**What to produce:** Since the entries below must stay intact, return each one exactly.
◆ ◆ ◆ ◆ ◆
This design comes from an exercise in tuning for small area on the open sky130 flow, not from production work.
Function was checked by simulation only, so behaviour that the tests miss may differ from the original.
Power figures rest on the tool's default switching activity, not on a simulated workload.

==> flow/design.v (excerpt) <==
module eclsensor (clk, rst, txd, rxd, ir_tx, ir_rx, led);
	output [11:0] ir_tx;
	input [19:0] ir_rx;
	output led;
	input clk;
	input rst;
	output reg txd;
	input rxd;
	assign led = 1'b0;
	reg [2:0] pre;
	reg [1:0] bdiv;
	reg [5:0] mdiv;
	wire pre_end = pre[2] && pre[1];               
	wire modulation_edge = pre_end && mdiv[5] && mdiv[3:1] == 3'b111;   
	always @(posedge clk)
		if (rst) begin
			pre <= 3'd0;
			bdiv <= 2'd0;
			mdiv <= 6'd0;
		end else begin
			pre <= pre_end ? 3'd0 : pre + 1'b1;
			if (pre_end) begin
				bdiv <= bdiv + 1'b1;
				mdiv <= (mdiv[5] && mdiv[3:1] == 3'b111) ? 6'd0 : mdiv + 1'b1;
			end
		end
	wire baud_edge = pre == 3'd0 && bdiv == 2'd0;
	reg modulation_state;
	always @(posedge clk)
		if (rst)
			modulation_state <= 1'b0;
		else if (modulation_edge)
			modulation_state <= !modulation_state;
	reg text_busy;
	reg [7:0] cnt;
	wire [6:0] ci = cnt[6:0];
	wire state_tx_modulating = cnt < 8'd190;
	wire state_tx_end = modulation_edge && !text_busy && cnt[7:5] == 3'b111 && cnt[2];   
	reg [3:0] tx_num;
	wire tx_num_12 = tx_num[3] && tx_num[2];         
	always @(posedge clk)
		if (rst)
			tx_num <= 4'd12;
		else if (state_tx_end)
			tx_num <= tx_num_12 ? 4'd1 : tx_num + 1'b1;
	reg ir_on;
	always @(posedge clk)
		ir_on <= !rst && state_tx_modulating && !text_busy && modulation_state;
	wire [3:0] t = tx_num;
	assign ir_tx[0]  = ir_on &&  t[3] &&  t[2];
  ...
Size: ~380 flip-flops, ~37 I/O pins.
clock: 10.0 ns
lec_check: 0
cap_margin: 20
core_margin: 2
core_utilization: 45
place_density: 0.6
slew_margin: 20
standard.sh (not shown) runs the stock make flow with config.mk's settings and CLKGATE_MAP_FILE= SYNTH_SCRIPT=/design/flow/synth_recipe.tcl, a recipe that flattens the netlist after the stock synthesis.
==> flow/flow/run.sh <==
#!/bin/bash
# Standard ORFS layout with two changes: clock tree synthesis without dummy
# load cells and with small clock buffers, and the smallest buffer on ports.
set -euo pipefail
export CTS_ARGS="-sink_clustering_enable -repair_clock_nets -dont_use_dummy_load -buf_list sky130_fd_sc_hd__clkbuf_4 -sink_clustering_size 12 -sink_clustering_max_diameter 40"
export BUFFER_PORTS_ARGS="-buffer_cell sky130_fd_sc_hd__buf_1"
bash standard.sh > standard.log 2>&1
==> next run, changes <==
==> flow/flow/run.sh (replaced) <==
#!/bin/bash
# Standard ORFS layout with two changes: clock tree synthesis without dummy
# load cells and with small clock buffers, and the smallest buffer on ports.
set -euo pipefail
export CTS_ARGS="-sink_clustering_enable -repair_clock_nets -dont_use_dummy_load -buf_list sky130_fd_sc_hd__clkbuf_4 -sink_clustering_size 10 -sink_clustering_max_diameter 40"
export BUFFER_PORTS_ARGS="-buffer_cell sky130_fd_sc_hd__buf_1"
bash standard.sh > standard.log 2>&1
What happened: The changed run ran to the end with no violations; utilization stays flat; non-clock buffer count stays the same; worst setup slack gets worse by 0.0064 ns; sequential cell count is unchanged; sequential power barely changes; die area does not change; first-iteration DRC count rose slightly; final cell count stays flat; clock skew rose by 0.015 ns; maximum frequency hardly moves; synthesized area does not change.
◆ ◆ ◆ ◆ ◆
**Answer to this problem:**
This design comes from an exercise in tuning for small area on the open sky130 flow, not from production work.
Function was checked by simulation only, so behaviour that the tests miss may differ from the original.
Power figures rest on the tool's default switching activity, not on a simulated workload.

==> flow/design.v (excerpt) <==
module eclsensor (clk, rst, txd, rxd, ir_tx, ir_rx, led);
	output [11:0] ir_tx;
	input [19:0] ir_rx;
	output led;
	input clk;
	input rst;
	output reg txd;
	input rxd;
	assign led = 1'b0;
	reg [2:0] pre;
	reg [1:0] bdiv;
	reg [5:0] mdiv;
	wire pre_end = pre[2] && pre[1];               
	wire modulation_edge = pre_end && mdiv[5] && mdiv[3:1] == 3'b111;   
	always @(posedge clk)
		if (rst) begin
			pre <= 3'd0;
			bdiv <= 2'd0;
			mdiv <= 6'd0;
		end else begin
			pre <= pre_end ? 3'd0 : pre + 1'b1;
			if (pre_end) begin
				bdiv <= bdiv + 1'b1;
				mdiv <= (mdiv[5] && mdiv[3:1] == 3'b111) ? 6'd0 : mdiv + 1'b1;
			end
		end
	wire baud_edge = pre == 3'd0 && bdiv == 2'd0;
	reg modulation_state;
	always @(posedge clk)
		if (rst)
			modulation_state <= 1'b0;
		else if (modulation_edge)
			modulation_state <= !modulation_state;
	reg text_busy;
	reg [7:0] cnt;
	wire [6:0] ci = cnt[6:0];
	wire state_tx_modulating = cnt < 8'd190;
	wire state_tx_end = modulation_edge && !text_busy && cnt[7:5] == 3'b111 && cnt[2];   
	reg [3:0] tx_num;
	wire tx_num_12 = tx_num[3] && tx_num[2];         
	always @(posedge clk)
		if (rst)
			tx_num <= 4'd12;
		else if (state_tx_end)
			tx_num <= tx_num_12 ? 4'd1 : tx_num + 1'b1;
	reg ir_on;
	always @(posedge clk)
		ir_on <= !rst && state_tx_modulating && !text_busy && modulation_state;
	wire [3:0] t = tx_num;
	assign ir_tx[0]  = ir_on &&  t[3] &&  t[2];
  ...
Size: ~380 flip-flops, ~37 I/O pins.
clock: 10.0 ns
lec_check: 0
cap_margin: 20
core_margin: 2
core_utilization: 45
place_density: 0.6
slew_margin: 20
standard.sh (not shown) runs the stock make flow with config.mk's settings and CLKGATE_MAP_FILE= SYNTH_SCRIPT=/design/flow/synth_recipe.tcl, a recipe that flattens the netlist after the stock synthesis.
==> flow/flow/run.sh <==
#!/bin/bash
# Standard ORFS layout with two changes: clock tree synthesis without dummy
# load cells and with small clock buffers, and the smallest buffer on ports.
set -euo pipefail
export CTS_ARGS="-sink_clustering_enable -repair_clock_nets -dont_use_dummy_load -buf_list sky130_fd_sc_hd__clkbuf_4 -sink_clustering_size 12 -sink_clustering_max_diameter 40"
export BUFFER_PORTS_ARGS="-buffer_cell sky130_fd_sc_hd__buf_1"
bash standard.sh > standard.log 2>&1
==> next run, changes <==
==> flow/flow/run.sh (replaced) <==
#!/bin/bash
# Standard ORFS layout with two changes: clock tree synthesis without dummy
# load cells and with small clock buffers, and the smallest buffer on ports.
set -euo pipefail
export CTS_ARGS="-sink_clustering_enable -repair_clock_nets -dont_use_dummy_load -buf_list sky130_fd_sc_hd__clkbuf_4 -sink_clustering_size 10 -sink_clustering_max_diameter 40"
export BUFFER_PORTS_ARGS="-buffer_cell sky130_fd_sc_hd__buf_1"
bash standard.sh > standard.log 2>&1
What happened: The changed run ran to the end with no violations; utilization stays flat; non-clock buffer count stays the same; worst setup slack gets worse by 0.0064 ns; sequential cell count is unchanged; sequential power barely changes; die area does not change; first-iteration DRC count rose slightly; final cell count stays flat; clock skew rose by 0.015 ns; maximum frequency hardly moves; synthesized area does not change.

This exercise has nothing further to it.